Some of the conversations have been classics. I didn’t know that the term “high maintenance” was popularized by this movie. The concept of the “transitional” relation. Most importantly, given the centrality of the platonic relationship between Harry and Sally, the big question – can a man find a woman attractive and still be platonic friends with her?
Very talky romantic movies have reminded me of Rohmer, who is a favourite of mine, as I have watched more than 10 of his movies. This is different from Rohmer, because in Rohmer films everybody is an unreliable narrator. The people in this movie are extremely canny and intelligent, and always speak the truth. The reason why this film is a classic is because there is so much wisdom in these conversations.
A lot of the earlier reviewers missed out on this aspect, rightly criticizing the relationship between Harry and Sally for being artificial and not convincing. Harry and Sally are at their most compelling when they are friends, telling each other stories about their own misadventures at love. There is almost a lifetime’s worth of good lines about romantic relationships. This is not a great movie about a romantic relationship. It is a great movie about people talking about the interesting things that happen during courtship.
In fact, think about the other movies that have been made about romantic relationships by either Nora Ephron or Rob Reiner. “Sleepless in Seattle”, “You Got Mail”
According to wikipedia, the biggest flaw in the movie is that Sally is merely cute and does not have much of a character, other than her obsessive compulsiveness, and her giving extremely exacting instructions when ordering food. The orgasm scene came about when the scriptwriter realized that Harry had been doing most of the talking, and they needed Sally to tell at least one interesting story.

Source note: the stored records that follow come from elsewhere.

This design comes from an exercise in tuning for small area and a short achievable clock period on the open sky130 flow, not from production work.

==> maple: inputs <==
==> flow/design.v (excerpt) <==
module DCT(clk,rst_n,ena,done,
  data_in0,data_in1,data_in2,data_in3,data_in4,data_in5,data_in6,data_in7,
  data_out0,data_out1,data_out2,data_out3,data_out4,data_out5,data_out6,data_out7);
input clk,rst_n,ena;
input signed [8:0] data_in0,data_in1,data_in2,data_in3,data_in4,data_in5,data_in6,data_in7;
output signed [18:0] data_out0,data_out1,data_out2,data_out3,data_out4,data_out5,data_out6,data_out7;
output done;
reg [1:0] vld;
always @(posedge clk or negedge rst_n)
  if (!rst_n) vld <= 0;
  else vld <= {vld[0:0], ena};
assign done = vld[1];
wire [8:0] x0 = data_in0, x1 = data_in1, x2 = data_in2, x3 = data_in3;
wire [8:0] x4 = data_in4, x5 = data_in5, x6 = data_in6, x7 = data_in7;
wire s1, c2;
dct_ha us1 (.a(x0[0]), .b(x7[0]), .s(s1), .co(c2));
wire s3, c4;
dct_ha us3 (.a(x0[1]), .b(x7[1]), .s(s3), .co(c4));
wire s5, c6;
dct_ha us5 (.a(x0[2]), .b(x7[2]), .s(s5), .co(c6));
wire s7, c8;
dct_ha us7 (.a(x0[3]), .b(x7[3]), .s(s7), .co(c8));
wire s9, c10;
dct_ha us9 (.a(x0[4]), .b(x7[4]), .s(s9), .co(c10));
wire s11, c12;
dct_ha us11 (.a(x0[5]), .b(x7[5]), .s(s11), .co(c12));
wire s13, c14;
  ...
==> flow/config.mk <==
export PLATFORM = sky130hd
export DESIGN_NAME = DCT
export DESIGN_NICKNAME = DCT
export VERILOG_FILES = /design/flow/design.v
export SDC_FILE = /design/flow/constraint.sdc
export NUM_CORES = 4
export LEC_CHECK = 0
export CAP_MARGIN = 20
export CORE_MARGIN = 2
export CORE_UTILIZATION = 40
export SLEW_MARGIN = 20
export SYNTH_HIERARCHICAL = 1
export SYNTH_MINIMUM_KEEP_SIZE = 0
==> flow/constraint.sdc <==
create_clock -name core_clock -period 4.5 [get_ports {clk}]
set_input_delay 0.9000 -clock core_clock [delete_from_list [all_inputs] [get_ports {clk}]]
set_output_delay 0.9000 -clock core_clock [all_outputs]
set_load 0.01 [all_outputs]
run.sh (not shown) runs the stock make flow with config.mk's settings and CLKGATE_MAP_FILE= SYNTH_SCRIPT=/design/flow/synth_recipe.tcl, a recipe that flattens the netlist after the stock synthesis.
==> xenon: changes against maple <==
Settings changed: SETUP_SLACK_MARGIN from default to 1.0.
==> violet: changes against maple <==
--- a/flow/design.v
+++ b/flow/design.v
@@ -1,20 +1,20 @@
 module DCT(clk,rst_n,ena,done,
   data_in0,data_in1,data_in2,data_in3,data_in4,data_in5,data_in6,data_in7,
   data_out0,data_out1,data_out2,data_out3,data_out4,data_out5,data_out6,data_out7);
 input clk,rst_n,ena;
 input signed [8:0] data_in0,data_in1,data_in2,data_in3,data_in4,data_in5,data_in6,data_in7;
 output signed [18:0] data_out0,data_out1,data_out2,data_out3,data_out4,data_out5,data_out6,data_out7;
 output done;
-reg [1:0] vld;
+reg [2:0] vld;
 always @(posedge clk or negedge rst_n)
   if (!rst_n) vld <= 0;
-  else vld <= {vld[0:0], ena};
-assign done = vld[1];
+  else vld <= {vld[1:0], ena};
+assign done = vld[2];
 wire [8:0] x0 = data_in0, x1 = data_in1, x2 = data_in2, x3 = data_in3;
 wire [8:0] x4 = data_in4, x5 = data_in5, x6 = data_in6, x7 = data_in7;
 wire s1, c2;
 dct_ha us1 (.a(x0[0]), .b(x7[0]), .s(s1), .co(c2));
 wire s3, c4;
 dct_ha us3 (.a(x0[1]), .b(x7[1]), .s(s3), .co(c4));
 wire s5, c6;
 dct_ha us5 (.a(x0[2]), .b(x7[2]), .s(s5), .co(c6));
@@ -3349,16 +3349,24 @@
 wire y6_q3016 = s2930 ^ y6_q2996;
 wire y6_q3017 = s2932 ^ y6_q2975;
 wire y6_q3018 = s2934 ^ y6_q2999;
 wire y6_q3019 = s2936 ^ y6_q2984;
 wire y6_q3020 = s2938 ^ y6_q3002;
 wire y6_q3021 = s2940 ^ y6_q2978;
 wire y6_q3022 = s2942 ^ y6_q3005;
 wire y6_q3023 = ~rya6[14] ^ y6_q2987;
+reg [15:0] ry0;
+reg [15:0] ry1;
+reg [14:0] ry2;
+reg [15:0] ry3;
+reg [15:0] ry4;
+reg [15:0] ry5;
+reg [14:0] ry6;
+reg [15:0] ry7;
 always @(posedge clk) begin
   ra_p0 <= {p0_q71, p0_q70, p0_q69, p0_q68, p0_q67, p0_q66, p0_q65, p0_q64, p0_q63, s1};
   ra_p1 <= {p1_q142, p1_q141, p1_q140, p1_q139, p1_q138, p1_q137, p1_q136, p1_q135, p1_q134, s72};
   ra_p2 <= {p2_q213, p2_q212, p2_q211, p2_q210, p2_q209, p2_q208, p2_q207, p2_q206, p2_q205, s143};
   ra_p3 <= {p3_q284, p3_q283, p3_q282, p3_q281, p3_q280, p3_q279, p3_q278, p3_q277, p3_q276, s214};
   ra_m0 <= {m0_q365, m0_q364, m0_q363, m0_q362, m0_q361, m0_q360, m0_q359, m0_q358, m0_q357, s286};
   ra_m1 <= {m1_q446, m1_q445, m1_q444, m1_q443, m1_q442, m1_q441, m1_q440, m1_q439, m1_q438, s367};
   ra_m2 <= {m2_q527, m2_q526, m2_q525, m2_q524, m2_q523, m2_q522, m2_q521, m2_q520, m2_q519, s448};
@@ -3374,32 +3382,40 @@
   rya0 <= {p03_q685, s1748, s1745, c1740, c1738, c1736, c1734, c1732, c1730, c1728, c1726, c1724, c1722, s1695, s609};
   ryb0 <= {c1749, c1746, c1743, s1742, s1739, s1737, s1735, s1733, s1731, s1729, s1727, s1725, s1723, s1721, s686};
   rya4 <= {c1890, s1889, s1886, c1881, c1878, c1875, c1872, c1869, c1866, c1863, c1860, c1857, c1854, c1852, s1815, s609};
   ryb4 <= {c1887, c1884, s1883, s1880, s1877, s1874, s1871, s1868, s1865, s1862, s1859, s1856, s1853, s1851, s686};
   rya2 <= {m03_q850, m03_q849, c1943, c1940, c1938, c1936, c1934, c1932, c1930, c1927, c1924, c1922, m12_q929, s764};
   ryb2 <= {m03_q849, c1945, s1944, s1942, s1939, s1937, s1935, s1933, s1931, s1929, s1926, s1923, s1921, s852};
   rya6 <= {c2015, s2014, s2011, c2007, c2004, c2002, c2000, c1998, c1996, c1994, c1992, c1990, c1988, m12_q929, s764};
   ryb6 <= {c2012, c2010, s2009, s2006, s2003, s2001, s1999, s1997, s1995, s1993, s1991, s1989, s1987, s852};
+  ry0 <= {y0_q2647, y0_q2662, y0_q2661, y0_q2660, y0_q2659, y0_q2658, y0_q2657, y0_q2656, y0_q2655, y0_q2654, y0_q2653, y0_q2652, y0_q2651, y0_q2650, y0_q2649, s2539};
+  ry1 <= {y1_q2124, y1_q2139, y1_q2138, y1_q2137, y1_q2136, y1_q2135, y1_q2134, y1_q2133, y1_q2132, y1_q2131, y1_q2130, y1_q2129, y1_q2128, y1_q2127, y1_q2126, s2016};
+  ry2 <= {y2_q2881, y2_q2913, y2_q2912, y2_q2911, y2_q2910, y2_q2909, y2_q2908, y2_q2907, y2_q2906, y2_q2905, y2_q2904, y2_q2903, y2_q2902, y2_q2901, s2808};
+  ry3 <= {y3_q2278, y3_q2277, y3_q2276, y3_q2275, y3_q2274, y3_q2273, y3_q2272, y3_q2271, y3_q2270, y3_q2269, y3_q2268, y3_q2267, y3_q2266, y3_q2265, y3_q2264, s2140};
+  ry4 <= {y4_q2805, y4_q2804, y4_q2803, y4_q2802, y4_q2801, y4_q2800, y4_q2799, y4_q2798, y4_q2797, y4_q2796, y4_q2795, y4_q2794, y4_q2793, y4_q2792, y4_q2791, s2665};
+  ry5 <= {y5_q2403, y5_q2402, y5_q2401, y5_q2400, y5_q2399, y5_q2398, y5_q2397, y5_q2396, y5_q2395, y5_q2394, y5_q2393, y5_q2392, y5_q2391, y5_q2390, y5_q2389, s2279};
+  ry6 <= {y6_q3023, y6_q3022, y6_q3021, y6_q3020, y6_q3019, y6_q3018, y6_q3017, y6_q3016, y6_q3015, y6_q3014, y6_q3013, y6_q3012, y6_q3011, y6_q3010, s2916};
+  ry7 <= {y7_q2538, y7_q2537, y7_q2536, y7_q2535, y7_q2534, y7_q2533, y7_q2532, y7_q2531, y7_q2530, y7_q2529, y7_q2528, y7_q2527, y7_q2526, y7_q2525, y7_q2524, s2404};
 end
-wire [15:0] yo0 = {~y0_q2647, y0_q2662, y0_q2661, y0_q2660, y0_q2659, y0_q2658, y0_q2657, y0_q2656, y0_q2655, y0_q2654, y0_q2653, y0_q2652, y0_q2651, y0_q2650, y0_q2649, s2539};
+wire [15:0] yo0 = {~ry0[15], ry0[14], ry0[13], ry0[12], ry0[11], ry0[10], ry0[9], ry0[8], ry0[7], ry0[6], ry0[5], ry0[4], ry0[3], ry0[2], ry0[1], ry0[0]};
 assign data_out0 = {{3{yo0[15]}}, yo0};
-wire [15:0] yo1 = {~y1_q2124, y1_q2139, y1_q2138, y1_q2137, y1_q2136, y1_q2135, y1_q2134, y1_q2133, y1_q2132, y1_q2131, y1_q2130, y1_q2129, y1_q2128, y1_q2127, y1_q2126, s2016};
+wire [15:0] yo1 = {~ry1[15], ry1[14], ry1[13], ry1[12], ry1[11], ry1[10], ry1[9], ry1[8], ry1[7], ry1[6], ry1[5], ry1[4], ry1[3], ry1[2], ry1[1], ry1[0]};
 assign data_out1 = {{3{yo1[15]}}, yo1};
-wire [15:0] yo2 = {~y2_q2881, y2_q2913, y2_q2912, y2_q2911, y2_q2910, y2_q2909, y2_q2908, y2_q2907, y2_q2906, y2_q2905, y2_q2904, y2_q2903, y2_q2902, y2_q2901, s2808, 1'b0};
+wire [15:0] yo2 = {~ry2[14], ry2[13], ry2[12], ry2[11], ry2[10], ry2[9], ry2[8], ry2[7], ry2[6], ry2[5], ry2[4], ry2[3], ry2[2], ry2[1], ry2[0], 1'b0};
 assign data_out2 = {{3{yo2[15]}}, yo2};
-wire [15:0] yo3 = {y3_q2278, y3_q2277, y3_q2276, y3_q2275, y3_q2274, y3_q2273, y3_q2272, y3_q2271, y3_q2270, y3_q2269, y3_q2268, y3_q2267, y3_q2266, y3_q2265, y3_q2264, s2140};
+wire [15:0] yo3 = {ry3[15], ry3[14], ry3[13], ry3[12], ry3[11], ry3[10], ry3[9], ry3[8], ry3[7], ry3[6], ry3[5], ry3[4], ry3[3], ry3[2], ry3[1], ry3[0]};
 assign data_out3 = {{3{yo3[15]}}, yo3};
-wire [15:0] yo4 = {y4_q2805, y4_q2804, y4_q2803, y4_q2802, y4_q2801, y4_q2800, y4_q2799, y4_q2798, y4_q2797, y4_q2796, y4_q2795, y4_q2794, y4_q2793, y4_q2792, y4_q2791, s2665};
+wire [15:0] yo4 = {ry4[15], ry4[14], ry4[13], ry4[12], ry4[11], ry4[10], ry4[9], ry4[8], ry4[7], ry4[6], ry4[5], ry4[4], ry4[3], ry4[2], ry4[1], ry4[0]};
 assign data_out4 = {{3{yo4[15]}}, yo4};
-wire [15:0] yo5 = {y5_q2403, y5_q2402, y5_q2401, y5_q2400, y5_q2399, y5_q2398, y5_q2397, y5_q2396, y5_q2395, y5_q2394, y5_q2393, y5_q2392, y5_q2391, y5_q2390, y5_q2389, s2279};
+wire [15:0] yo5 = {ry5[15], ry5[14], ry5[13], ry5[12], ry5[11], ry5[10], ry5[9], ry5[8], ry5[7], ry5[6], ry5[5], ry5[4], ry5[3], ry5[2], ry5[1], ry5[0]};
 assign data_out5 = {{3{yo5[15]}}, yo5};
-wire [15:0] yo6 = {y6_q3023, y6_q3022, y6_q3021, y6_q3020, y6_q3019, y6_q3018, y6_q3017, y6_q3016, y6_q3015, y6_q3014, y6_q3013, y6_q3012, y6_q3011, y6_q3010, s2916, 1'b0};
+wire [15:0] yo6 = {ry6[14], ry6[13], ry6[12], ry6[11], ry6[10], ry6[9], ry6[8], ry6[7], ry6[6], ry6[5], ry6[4], ry6[3], ry6[2], ry6[1], ry6[0], 1'b0};
 assign data_out6 = {{3{yo6[15]}}, yo6};
-wire [15:0] yo7 = {y7_q2538, y7_q2537, y7_q2536, y7_q2535, y7_q2534, y7_q2533, y7_q2532, y7_q2531, y7_q2530, y7_q2529, y7_q2528, y7_q2527, y7_q2526, y7_q2525, y7_q2524, s2404};
+wire [15:0] yo7 = {ry7[15], ry7[14], ry7[13], ry7[12], ry7[11], ry7[10], ry7[9], ry7[8], ry7[7], ry7[6], ry7[5], ry7[4], ry7[3], ry7[2], ry7[1], ry7[0]};
 assign data_out7 = {{3{yo7[15]}}, yo7};
 endmodule
 module dct_fa(a, b, c, s, co);
 input a, b, c;
 output s, co;
 assign s = a ^ b ^ c;
 assign co = (a & b) | (a & c) | (b & c);
 endmodule
==> notes <==
Between xenon and maple, the lower sequential share of layout area is in xenon (gap 1.7 points). Between violet and maple, the lower clock skew is in violet (gap 0.0029 ns). In violet the area after synthesis is higher than in maple, by 7.9%. In synthesized cell count, maple and xenon do not differ. The lowest global-route usage belongs to violet, the highest to xenon. Critical path depth: violet is higher than maple (1). In die area, maple and xenon do not differ. The lowest cell count belongs to maple, the highest to violet.
No run of this note included a check of the RTL's function; only the layout flow was run.

port drivers added, routing unchanged:
No port has a modelled driver above. Below, the same layouts with a new extraction and two added sets of constraints. Step 1 sets driving cells, clkbuf_16 on the clock port and buf_2 on the other inputs (assumed; they add their load-dependent delay and slew). Step 2 times the ports against the registers' clock, not the clock port: input delays grow and output delays shrink by t, the midpoint of the rising clock arrivals with the driver on. a / b / c = ideal ports / drivers / drivers and shift; a / b = the first two.
run	t, ns	setup slack, ns	worst hold slack (ns)	worst register clock-pin slew, ns	worst slew at a driven data input, ns
maple	0.619	0.184 / 0.128 / 0.500	0.359 / 0.359 / 0.359	0.06 / 0.06	0.13
xenon	0.609	0.363 / 0.306 / 0.763	0.362 / 0.362 / 0.362	0.06 / 0.06	0.10
violet	0.659	0.488 / 0.488 / 0.488	0.347 / 0.347 / 0.347	0.06 / 0.06	0.13
After both steps setup and hold are still met in every run listed.
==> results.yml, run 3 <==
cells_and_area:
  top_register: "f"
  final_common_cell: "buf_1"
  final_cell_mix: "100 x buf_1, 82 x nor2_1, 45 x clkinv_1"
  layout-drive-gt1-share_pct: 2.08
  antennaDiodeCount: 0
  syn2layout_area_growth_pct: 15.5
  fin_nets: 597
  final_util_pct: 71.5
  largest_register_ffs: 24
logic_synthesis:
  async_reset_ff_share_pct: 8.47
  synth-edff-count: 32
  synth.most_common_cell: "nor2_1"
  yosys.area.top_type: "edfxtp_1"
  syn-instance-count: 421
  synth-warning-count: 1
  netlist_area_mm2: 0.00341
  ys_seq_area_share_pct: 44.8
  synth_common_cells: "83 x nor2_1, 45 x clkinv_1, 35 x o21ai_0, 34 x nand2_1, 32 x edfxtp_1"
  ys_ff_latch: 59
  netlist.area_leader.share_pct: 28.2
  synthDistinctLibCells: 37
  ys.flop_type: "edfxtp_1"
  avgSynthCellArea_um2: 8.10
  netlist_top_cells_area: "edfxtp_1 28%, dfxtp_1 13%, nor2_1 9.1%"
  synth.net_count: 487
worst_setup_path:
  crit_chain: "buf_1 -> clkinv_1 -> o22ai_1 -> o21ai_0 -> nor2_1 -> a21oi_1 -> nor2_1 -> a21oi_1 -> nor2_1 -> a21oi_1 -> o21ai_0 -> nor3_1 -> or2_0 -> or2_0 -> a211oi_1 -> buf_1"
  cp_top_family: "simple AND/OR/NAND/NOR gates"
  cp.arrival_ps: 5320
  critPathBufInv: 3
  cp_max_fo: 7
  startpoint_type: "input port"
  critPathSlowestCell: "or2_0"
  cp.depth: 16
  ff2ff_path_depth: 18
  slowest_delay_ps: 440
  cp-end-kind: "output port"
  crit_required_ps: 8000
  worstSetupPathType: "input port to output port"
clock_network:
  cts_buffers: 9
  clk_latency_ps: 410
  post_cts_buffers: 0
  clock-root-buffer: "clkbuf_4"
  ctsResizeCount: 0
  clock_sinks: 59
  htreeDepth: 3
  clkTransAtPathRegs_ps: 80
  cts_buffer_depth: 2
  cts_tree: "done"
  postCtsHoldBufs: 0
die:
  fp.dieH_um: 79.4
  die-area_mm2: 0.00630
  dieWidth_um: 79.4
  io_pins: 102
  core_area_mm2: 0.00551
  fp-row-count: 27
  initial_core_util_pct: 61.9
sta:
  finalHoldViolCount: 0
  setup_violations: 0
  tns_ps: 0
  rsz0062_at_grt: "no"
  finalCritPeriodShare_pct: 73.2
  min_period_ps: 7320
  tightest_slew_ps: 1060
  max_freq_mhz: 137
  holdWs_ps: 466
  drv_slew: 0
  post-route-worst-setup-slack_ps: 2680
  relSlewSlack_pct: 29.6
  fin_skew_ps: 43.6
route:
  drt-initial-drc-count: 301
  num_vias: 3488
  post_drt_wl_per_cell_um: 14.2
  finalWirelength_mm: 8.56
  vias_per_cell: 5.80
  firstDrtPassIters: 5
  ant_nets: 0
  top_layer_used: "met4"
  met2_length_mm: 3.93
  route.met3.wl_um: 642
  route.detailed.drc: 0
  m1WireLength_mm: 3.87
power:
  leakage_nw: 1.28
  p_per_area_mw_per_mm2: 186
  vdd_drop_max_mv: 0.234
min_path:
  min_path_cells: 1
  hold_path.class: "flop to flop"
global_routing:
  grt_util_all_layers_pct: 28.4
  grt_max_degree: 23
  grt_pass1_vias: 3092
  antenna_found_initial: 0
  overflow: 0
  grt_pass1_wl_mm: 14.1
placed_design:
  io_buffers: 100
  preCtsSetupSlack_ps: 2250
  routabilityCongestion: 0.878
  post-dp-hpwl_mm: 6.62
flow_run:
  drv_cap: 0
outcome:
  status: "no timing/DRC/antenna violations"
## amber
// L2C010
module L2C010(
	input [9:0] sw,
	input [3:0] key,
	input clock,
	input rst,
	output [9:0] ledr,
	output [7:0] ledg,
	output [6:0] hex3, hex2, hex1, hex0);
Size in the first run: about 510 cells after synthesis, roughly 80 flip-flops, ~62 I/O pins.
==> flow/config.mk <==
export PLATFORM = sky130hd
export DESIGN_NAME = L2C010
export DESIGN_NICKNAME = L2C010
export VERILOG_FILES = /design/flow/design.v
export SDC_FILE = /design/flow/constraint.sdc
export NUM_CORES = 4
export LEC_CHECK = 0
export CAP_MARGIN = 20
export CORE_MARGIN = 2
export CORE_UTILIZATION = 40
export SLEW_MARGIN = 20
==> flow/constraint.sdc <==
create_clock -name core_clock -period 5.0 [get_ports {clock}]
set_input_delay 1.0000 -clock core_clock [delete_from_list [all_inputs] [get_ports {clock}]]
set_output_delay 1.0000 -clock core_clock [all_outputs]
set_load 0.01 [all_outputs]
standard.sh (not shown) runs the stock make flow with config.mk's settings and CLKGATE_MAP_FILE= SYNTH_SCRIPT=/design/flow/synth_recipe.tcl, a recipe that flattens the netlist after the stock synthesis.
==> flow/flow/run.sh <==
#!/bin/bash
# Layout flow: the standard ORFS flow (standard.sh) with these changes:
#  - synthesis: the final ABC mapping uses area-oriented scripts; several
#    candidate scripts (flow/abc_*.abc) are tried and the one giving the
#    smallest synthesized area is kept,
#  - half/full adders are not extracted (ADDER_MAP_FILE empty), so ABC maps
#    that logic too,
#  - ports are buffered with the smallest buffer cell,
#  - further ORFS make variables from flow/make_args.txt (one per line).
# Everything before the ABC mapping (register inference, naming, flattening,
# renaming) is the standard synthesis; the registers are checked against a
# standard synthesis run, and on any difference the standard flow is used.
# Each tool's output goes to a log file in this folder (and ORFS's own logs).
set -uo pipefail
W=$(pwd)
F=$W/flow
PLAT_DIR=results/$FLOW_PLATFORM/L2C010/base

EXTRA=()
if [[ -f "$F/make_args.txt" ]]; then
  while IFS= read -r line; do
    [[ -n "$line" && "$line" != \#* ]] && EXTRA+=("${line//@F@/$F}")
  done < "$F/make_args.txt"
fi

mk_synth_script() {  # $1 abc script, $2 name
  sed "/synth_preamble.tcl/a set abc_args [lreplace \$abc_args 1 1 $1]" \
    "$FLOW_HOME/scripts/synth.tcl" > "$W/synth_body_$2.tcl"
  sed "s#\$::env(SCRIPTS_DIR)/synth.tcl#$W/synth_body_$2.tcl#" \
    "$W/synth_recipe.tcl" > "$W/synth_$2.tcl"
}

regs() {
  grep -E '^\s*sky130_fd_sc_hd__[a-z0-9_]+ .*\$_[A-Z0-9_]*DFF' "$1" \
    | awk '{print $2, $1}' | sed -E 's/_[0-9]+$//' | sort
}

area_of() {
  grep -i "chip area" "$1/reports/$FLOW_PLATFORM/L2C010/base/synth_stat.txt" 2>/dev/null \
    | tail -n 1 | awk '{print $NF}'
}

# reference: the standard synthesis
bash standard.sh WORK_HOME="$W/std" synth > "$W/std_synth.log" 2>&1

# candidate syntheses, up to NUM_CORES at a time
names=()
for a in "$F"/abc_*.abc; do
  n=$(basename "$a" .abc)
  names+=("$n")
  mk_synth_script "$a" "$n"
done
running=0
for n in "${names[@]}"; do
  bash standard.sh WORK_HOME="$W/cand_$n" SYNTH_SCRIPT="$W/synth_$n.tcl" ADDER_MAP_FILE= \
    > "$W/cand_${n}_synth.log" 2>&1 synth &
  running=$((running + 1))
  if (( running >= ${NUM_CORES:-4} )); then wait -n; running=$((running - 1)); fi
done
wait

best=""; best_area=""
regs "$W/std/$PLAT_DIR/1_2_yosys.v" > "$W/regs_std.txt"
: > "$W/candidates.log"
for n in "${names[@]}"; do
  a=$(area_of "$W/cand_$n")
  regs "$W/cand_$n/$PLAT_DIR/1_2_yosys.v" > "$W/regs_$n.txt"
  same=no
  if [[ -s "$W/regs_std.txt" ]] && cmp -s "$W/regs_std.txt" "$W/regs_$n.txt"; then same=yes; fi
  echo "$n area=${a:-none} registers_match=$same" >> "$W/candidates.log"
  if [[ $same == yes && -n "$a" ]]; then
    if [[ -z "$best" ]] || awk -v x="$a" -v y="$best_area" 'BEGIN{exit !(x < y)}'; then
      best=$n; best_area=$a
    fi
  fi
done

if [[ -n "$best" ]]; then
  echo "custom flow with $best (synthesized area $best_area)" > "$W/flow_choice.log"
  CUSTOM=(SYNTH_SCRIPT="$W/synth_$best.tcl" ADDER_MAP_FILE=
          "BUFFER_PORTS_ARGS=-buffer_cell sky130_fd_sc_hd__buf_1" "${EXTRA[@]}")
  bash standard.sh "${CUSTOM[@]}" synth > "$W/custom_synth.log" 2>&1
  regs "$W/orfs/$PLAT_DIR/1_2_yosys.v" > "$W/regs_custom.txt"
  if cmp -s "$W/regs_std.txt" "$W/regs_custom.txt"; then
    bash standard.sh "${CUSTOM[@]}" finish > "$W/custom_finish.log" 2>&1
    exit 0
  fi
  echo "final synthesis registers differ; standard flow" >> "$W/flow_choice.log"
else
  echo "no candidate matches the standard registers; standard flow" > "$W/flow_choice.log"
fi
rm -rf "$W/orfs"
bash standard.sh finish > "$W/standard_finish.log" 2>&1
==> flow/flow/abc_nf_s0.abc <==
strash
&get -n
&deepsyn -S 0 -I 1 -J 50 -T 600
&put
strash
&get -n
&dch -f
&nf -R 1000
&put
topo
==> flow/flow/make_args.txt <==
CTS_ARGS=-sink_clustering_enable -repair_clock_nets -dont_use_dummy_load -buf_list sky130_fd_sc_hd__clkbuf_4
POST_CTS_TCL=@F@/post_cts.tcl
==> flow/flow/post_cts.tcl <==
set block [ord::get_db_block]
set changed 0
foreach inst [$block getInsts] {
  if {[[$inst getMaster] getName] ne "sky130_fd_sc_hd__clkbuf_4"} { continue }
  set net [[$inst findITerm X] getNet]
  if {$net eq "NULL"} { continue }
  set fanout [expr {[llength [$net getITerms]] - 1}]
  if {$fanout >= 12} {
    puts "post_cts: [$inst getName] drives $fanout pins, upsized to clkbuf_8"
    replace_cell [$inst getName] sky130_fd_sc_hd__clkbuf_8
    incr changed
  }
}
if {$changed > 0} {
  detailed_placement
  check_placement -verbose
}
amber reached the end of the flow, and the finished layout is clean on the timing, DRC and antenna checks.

If you were to ask me, I would say that this is really a movie about friendship, not romance. This movie paints romantic relationships in such a bad light that you wonder why people bother at all. The guy just wants to have sex. He doesn’t want to hold the girl in the morning any more than they have to. A man and a woman cannot have a platonic relationship because in the end he wants to have sex. Harry’s pursuit of Sally early in the movie is somewhat distasteful because he’s so upfront about wanting to have sex with her. Sally, when you take away her cuteness, is quite one-dimensional. Women fake orgasms with men. Considering that this movie was written by a woman it’s surprising that the man is the more fleshed-out character in the movie.
What is more touching is the meaningful relationships that friends have with each other, how they talk through their problems. What was happening in the end, when Harry was going to win back Sally? First and foremost, he was trying to salvage a friendship that was placed in great jeopardy by one night of fucking.
Also, movies like these tend to illustrate one great principle: that the best talky romantic movies come from either France or New York City.